进一步分析各个站点日最大风速的纬向、经向风分量的平均偏差(图 8),可以看到大部分(28/38) 站点的日最大风速纬向风分量的平均偏差为正值,最大偏差可达10.4 m·s-1;经向风分量也类似,30个站点的平均偏差为正值,最大偏差为-3.6 m·s-1。考虑到日最大风速平均偏差多为负值(图 7),可以推断ERA5再分析10 m风速数据存在纬向分量低估东风,而经向分量低估北风的系统误差。
“两洋一海”地区所有浮标站点和ERA5日最大风速的纬向、经向分量偏差(ERA5-浮标)随浮标风速的变化(图 9)显示,纬向风速为负值(东风)时,风速偏差多为正值;纬向风速为正值(西风)时,风速偏差多为负值(图 9a)。类似地,经向风速为负值(北风)时,风速偏差多为正值;经向风速为正值(南风)时,风速偏差多为负值(图 9b)。

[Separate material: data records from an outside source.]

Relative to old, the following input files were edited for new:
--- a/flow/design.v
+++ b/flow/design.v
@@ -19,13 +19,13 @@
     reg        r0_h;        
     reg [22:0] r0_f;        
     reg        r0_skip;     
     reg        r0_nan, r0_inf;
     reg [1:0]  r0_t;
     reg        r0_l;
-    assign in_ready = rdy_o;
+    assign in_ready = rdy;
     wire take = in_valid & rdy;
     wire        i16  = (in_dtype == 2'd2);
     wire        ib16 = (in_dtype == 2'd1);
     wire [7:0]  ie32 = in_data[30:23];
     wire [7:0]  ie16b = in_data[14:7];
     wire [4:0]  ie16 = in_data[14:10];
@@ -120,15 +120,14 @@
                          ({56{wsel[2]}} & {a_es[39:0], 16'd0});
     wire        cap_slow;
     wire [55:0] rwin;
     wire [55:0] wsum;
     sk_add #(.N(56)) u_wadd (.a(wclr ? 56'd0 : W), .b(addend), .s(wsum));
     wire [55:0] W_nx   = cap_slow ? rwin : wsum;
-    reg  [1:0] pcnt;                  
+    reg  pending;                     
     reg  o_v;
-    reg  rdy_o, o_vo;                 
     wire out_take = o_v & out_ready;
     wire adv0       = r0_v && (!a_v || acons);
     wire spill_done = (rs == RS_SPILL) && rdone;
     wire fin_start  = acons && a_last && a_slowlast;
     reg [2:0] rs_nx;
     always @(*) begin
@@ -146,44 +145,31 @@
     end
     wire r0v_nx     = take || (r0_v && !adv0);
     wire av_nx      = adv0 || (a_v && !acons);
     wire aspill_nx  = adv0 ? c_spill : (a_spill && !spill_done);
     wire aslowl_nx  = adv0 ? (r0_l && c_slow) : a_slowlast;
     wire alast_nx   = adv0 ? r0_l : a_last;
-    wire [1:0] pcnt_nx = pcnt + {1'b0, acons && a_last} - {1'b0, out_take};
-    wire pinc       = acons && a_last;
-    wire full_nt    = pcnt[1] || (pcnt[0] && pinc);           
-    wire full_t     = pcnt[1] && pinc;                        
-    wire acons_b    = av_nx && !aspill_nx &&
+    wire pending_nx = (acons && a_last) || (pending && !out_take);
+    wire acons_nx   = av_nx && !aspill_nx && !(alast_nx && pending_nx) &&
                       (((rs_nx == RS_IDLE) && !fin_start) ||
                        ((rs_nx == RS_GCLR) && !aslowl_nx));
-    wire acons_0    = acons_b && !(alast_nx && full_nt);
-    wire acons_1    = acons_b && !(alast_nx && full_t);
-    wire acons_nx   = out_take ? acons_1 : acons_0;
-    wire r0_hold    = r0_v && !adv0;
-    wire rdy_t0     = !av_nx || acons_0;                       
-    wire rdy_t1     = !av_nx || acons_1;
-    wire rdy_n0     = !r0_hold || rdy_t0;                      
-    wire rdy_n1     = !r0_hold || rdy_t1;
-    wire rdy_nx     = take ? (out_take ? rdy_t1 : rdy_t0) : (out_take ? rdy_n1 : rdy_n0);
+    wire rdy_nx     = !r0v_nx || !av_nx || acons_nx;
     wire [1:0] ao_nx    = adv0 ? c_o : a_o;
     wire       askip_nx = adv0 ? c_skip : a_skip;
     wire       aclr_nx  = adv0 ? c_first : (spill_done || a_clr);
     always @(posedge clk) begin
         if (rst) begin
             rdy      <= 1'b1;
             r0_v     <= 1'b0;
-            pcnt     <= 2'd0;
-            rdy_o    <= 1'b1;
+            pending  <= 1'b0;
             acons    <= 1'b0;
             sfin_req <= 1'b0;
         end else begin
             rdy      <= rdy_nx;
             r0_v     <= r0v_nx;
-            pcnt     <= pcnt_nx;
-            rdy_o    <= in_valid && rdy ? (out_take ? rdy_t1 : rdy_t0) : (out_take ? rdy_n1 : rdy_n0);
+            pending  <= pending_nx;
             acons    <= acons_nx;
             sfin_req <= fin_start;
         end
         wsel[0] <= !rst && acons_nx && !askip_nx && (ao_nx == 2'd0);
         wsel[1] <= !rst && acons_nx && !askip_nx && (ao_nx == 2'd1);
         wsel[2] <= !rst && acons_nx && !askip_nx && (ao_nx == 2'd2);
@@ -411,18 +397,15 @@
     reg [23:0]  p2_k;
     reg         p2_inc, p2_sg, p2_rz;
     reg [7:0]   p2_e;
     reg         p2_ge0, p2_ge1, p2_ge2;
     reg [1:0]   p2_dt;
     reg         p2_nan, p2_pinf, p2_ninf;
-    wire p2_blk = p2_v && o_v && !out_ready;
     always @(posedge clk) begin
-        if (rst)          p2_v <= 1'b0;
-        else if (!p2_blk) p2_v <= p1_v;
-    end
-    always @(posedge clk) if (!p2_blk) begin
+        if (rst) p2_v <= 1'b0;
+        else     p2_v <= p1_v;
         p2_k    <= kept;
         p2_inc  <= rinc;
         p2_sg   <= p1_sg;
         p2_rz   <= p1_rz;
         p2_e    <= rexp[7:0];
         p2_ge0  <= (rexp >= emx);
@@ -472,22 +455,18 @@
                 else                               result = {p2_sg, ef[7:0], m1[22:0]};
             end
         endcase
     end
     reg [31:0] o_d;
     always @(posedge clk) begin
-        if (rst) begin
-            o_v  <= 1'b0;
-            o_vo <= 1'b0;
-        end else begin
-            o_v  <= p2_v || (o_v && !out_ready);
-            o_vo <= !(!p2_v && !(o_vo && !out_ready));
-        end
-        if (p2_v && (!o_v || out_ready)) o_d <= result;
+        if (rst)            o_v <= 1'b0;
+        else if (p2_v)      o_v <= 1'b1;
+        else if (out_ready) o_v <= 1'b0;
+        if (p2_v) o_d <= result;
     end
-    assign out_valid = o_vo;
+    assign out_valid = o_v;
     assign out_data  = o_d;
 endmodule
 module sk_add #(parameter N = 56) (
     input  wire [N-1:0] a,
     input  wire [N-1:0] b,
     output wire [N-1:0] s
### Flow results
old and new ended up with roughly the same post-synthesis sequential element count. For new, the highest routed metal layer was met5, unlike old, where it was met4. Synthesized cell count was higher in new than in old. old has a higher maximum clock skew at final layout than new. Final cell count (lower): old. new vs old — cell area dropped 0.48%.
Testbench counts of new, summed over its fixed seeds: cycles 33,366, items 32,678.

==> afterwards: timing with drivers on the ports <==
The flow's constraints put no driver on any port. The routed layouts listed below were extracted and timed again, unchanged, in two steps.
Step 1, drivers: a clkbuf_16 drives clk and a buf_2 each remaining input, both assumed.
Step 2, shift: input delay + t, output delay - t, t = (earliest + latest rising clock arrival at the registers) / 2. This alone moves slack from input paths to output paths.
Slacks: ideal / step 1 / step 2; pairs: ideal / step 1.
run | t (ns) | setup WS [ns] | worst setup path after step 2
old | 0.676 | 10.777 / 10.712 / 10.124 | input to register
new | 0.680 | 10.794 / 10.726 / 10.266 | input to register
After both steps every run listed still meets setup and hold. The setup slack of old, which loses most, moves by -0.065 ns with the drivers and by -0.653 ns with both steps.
From an optimization exercise on the open Yosys and OpenROAD flow, aimed at small area, a short achievable clock period and few clock cycles per item; shortcuts taken in it are not production practice. RTL that was checked went through simulation tests only; none was proved equivalent to the original.

== south ==
==> flow/design.v (excerpt) <==
module warp_offset (
    input  wire         clk,
    input  wire         rst,
    input  wire         in_valid,
    output wire         in_ready,
    input  wire [14:0]  in_x,
    input  wire [23:0]  in_row,
    input  wire [23:0]  in_rows,
    input  wire [7:0]   in_pitch,
    input  wire [7:0]   in_beam_slow,
    input  wire [7:0]   in_facet_slow,
    input  wire [7:0]   in_slip,
    input  wire [7:0]   in_scr_w_m1,
    input  wire [7:0]   in_scr_h_m1,
    input  wire [7:0]   in_scr_x0,
    input  wire [7:0]   in_scr_y0,
    output wire [7:0]   node_addr_a,
    output wire [7:0]   node_addr_b,
    input  wire [15:0]  node_data_a,
    input  wire [15:0]  node_data_b,
    output wire [24:0]  src_row_a,
    output wire [24:0]  src_row_b,
    output wire [14:0]  src_col,
    input  wire [7:0]   src_data_a,
    input  wire [7:0]   src_data_b,
    output wire [15:0]  scr_cell,
    input  wire [119:0] scr_data,
    output wire         out_valid,
    input  wire         out_ready,
    output wire [15:0]  out_offset,
    output wire         out_clamp,
    output wire [24:0]  out_ra,
    output wire [4:0]   out_w,
    output wire [24:0]  out_rn,
    output wire [7:0]   out_c,
    output wire [3:0]   out_level
);
export LEC_CHECK = 0
export CAP_MARGIN = 20
export CORE_MARGIN = 2
export CORE_UTILIZATION = 40
export PLACE_DENSITY = 0.6
export SETUP_SLACK_MARGIN = 5
export SLEW_MARGIN = 20
create_clock -name core_clock -period 14.0 [get_ports {clk}]
run.sh (not shown) runs the stock make flow with config.mk's settings and CLKGATE_MAP_FILE= SYNTH_SCRIPT=/design/flow/synth_recipe.tcl, a recipe that flattens the netlist after the stock synthesis.
Inputs modified between south and middle:
Settings: SETUP_SLACK_MARGIN: 5 -> unset.
[summary]
middle went all the way through synthesis, placement and routing and the layout is clean on timing, DRC and antenna.
Between south and middle, the flow reports routed wire length per instance decreasing slightly.
As of middle, final instance area had fallen by a few percent compared to south.
On final critical path time including I/O delays and setup: between south and middle, it ends up higher for middle.
Sort south and middle by overall global routing resource usage asc -> top: middle
No functional check of the RTL was part of any run of this note.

证实了上述推论,即ERA5存在低估东风和北风的系统误差,同时发现ERA5对西风和南风也存在低估,共同造成了日最大风速偏小的误差。
为了能更加直观地体现ERA5和浮标观测逐日最大风速的差异,在三个海区各自选取了一个观测记录比较完整的典型浮标站:位于黄海中部的22192号、西太平洋的52316号和东印度洋的23451号(图 1中蓝色圆点),与典型浮标站距离最近格点上的ERA5再分析数据进行了逐日最大风速的对比(图 10)。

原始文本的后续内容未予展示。